▸ **EXERCISE DIRECTIONS**: Only one span of the listing below is wanted: the lines from the one with "-133,50 +125,50 @@" through the one with "tail_q + IDX_W'(1);", reproduced exactly, both ends kept.
··· SOURCE MATERIAL ···
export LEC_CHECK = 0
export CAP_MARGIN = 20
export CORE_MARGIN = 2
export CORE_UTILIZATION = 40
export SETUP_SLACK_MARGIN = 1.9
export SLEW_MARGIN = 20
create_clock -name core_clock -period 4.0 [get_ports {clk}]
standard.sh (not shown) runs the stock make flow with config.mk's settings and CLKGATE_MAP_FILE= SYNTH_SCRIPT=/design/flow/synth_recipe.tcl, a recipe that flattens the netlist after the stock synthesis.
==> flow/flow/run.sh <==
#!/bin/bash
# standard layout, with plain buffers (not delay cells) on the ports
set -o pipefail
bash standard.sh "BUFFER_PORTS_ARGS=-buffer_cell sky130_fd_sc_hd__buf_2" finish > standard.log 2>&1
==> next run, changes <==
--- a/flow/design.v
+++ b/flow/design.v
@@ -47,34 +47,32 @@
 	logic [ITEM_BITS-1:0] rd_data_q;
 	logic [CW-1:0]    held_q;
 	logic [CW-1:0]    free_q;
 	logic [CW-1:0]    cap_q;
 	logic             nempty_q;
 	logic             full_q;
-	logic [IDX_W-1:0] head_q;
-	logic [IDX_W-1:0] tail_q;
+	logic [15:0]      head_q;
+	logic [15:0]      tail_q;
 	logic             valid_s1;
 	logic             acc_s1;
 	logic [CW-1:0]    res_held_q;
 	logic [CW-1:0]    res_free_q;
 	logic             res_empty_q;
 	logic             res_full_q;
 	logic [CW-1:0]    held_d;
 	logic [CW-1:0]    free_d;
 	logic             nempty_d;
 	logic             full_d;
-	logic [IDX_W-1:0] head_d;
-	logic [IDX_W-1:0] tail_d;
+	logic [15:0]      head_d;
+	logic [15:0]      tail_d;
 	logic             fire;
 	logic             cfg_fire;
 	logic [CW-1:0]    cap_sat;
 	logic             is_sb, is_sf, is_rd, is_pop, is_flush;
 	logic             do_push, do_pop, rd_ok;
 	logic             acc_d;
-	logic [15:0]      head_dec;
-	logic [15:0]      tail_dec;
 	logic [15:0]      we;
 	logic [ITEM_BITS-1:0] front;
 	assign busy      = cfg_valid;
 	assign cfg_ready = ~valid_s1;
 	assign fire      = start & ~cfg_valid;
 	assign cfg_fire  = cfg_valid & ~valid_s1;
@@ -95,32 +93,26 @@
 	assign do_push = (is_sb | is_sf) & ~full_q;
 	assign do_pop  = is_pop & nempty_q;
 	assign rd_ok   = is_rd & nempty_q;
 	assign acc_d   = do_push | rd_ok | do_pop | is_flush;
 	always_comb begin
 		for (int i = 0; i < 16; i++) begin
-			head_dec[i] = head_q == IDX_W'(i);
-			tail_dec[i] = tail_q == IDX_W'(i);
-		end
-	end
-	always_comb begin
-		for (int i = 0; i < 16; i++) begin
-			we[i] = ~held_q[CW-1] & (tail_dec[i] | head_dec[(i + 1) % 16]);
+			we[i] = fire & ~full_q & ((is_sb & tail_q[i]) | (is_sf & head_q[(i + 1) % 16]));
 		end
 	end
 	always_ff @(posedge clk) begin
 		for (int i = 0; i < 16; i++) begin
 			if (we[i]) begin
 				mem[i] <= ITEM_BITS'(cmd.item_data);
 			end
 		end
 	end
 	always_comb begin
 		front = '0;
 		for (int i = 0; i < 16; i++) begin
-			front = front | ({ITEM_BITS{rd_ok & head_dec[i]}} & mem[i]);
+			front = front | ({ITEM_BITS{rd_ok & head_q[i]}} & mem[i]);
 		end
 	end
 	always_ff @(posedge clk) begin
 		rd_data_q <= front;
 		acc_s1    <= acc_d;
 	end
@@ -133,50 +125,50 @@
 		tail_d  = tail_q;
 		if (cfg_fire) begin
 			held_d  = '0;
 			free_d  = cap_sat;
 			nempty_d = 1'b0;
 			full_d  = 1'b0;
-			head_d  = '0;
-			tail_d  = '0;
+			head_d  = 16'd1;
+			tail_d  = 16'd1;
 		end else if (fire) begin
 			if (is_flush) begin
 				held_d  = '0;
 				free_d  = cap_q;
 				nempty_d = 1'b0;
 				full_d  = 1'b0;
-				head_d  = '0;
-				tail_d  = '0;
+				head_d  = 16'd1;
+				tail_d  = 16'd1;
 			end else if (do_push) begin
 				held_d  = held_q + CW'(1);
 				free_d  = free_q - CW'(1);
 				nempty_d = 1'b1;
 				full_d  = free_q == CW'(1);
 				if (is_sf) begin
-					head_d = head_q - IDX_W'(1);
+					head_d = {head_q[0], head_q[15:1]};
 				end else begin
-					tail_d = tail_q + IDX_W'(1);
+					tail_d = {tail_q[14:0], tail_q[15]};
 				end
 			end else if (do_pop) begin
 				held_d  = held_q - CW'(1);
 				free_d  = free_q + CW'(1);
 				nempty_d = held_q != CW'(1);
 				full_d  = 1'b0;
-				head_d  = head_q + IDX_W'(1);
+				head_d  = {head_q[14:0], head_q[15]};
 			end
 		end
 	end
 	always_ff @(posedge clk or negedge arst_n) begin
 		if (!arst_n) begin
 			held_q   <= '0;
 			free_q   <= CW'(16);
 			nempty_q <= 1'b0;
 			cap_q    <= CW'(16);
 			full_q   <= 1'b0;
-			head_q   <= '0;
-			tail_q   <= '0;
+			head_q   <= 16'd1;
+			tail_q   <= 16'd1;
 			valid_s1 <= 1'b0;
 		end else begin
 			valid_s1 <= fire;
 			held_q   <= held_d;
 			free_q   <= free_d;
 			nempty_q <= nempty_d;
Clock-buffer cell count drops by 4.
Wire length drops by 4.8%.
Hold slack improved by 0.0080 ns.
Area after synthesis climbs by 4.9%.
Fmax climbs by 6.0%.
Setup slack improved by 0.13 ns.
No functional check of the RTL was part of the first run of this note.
···
▸ **SOLUTION FOR THIS EXERCISE**:
@@ -133,50 +125,50 @@
 		tail_d  = tail_q;
 		if (cfg_fire) begin
 			held_d  = '0;
 			free_d  = cap_sat;
 			nempty_d = 1'b0;
 			full_d  = 1'b0;
-			head_d  = '0;
-			tail_d  = '0;
+			head_d  = 16'd1;
+			tail_d  = 16'd1;
 		end else if (fire) begin
 			if (is_flush) begin
 				held_d  = '0;
 				free_d  = cap_q;
 				nempty_d = 1'b0;
 				full_d  = 1'b0;
-				head_d  = '0;
-				tail_d  = '0;
+				head_d  = 16'd1;
+				tail_d  = 16'd1;
 			end else if (do_push) begin
 				held_d  = held_q + CW'(1);
 				free_d  = free_q - CW'(1);
 				nempty_d = 1'b1;
 				full_d  = free_q == CW'(1);
 				if (is_sf) begin
-					head_d = head_q - IDX_W'(1);
+					head_d = {head_q[0], head_q[15:1]};
 				end else begin
-					tail_d = tail_q + IDX_W'(1);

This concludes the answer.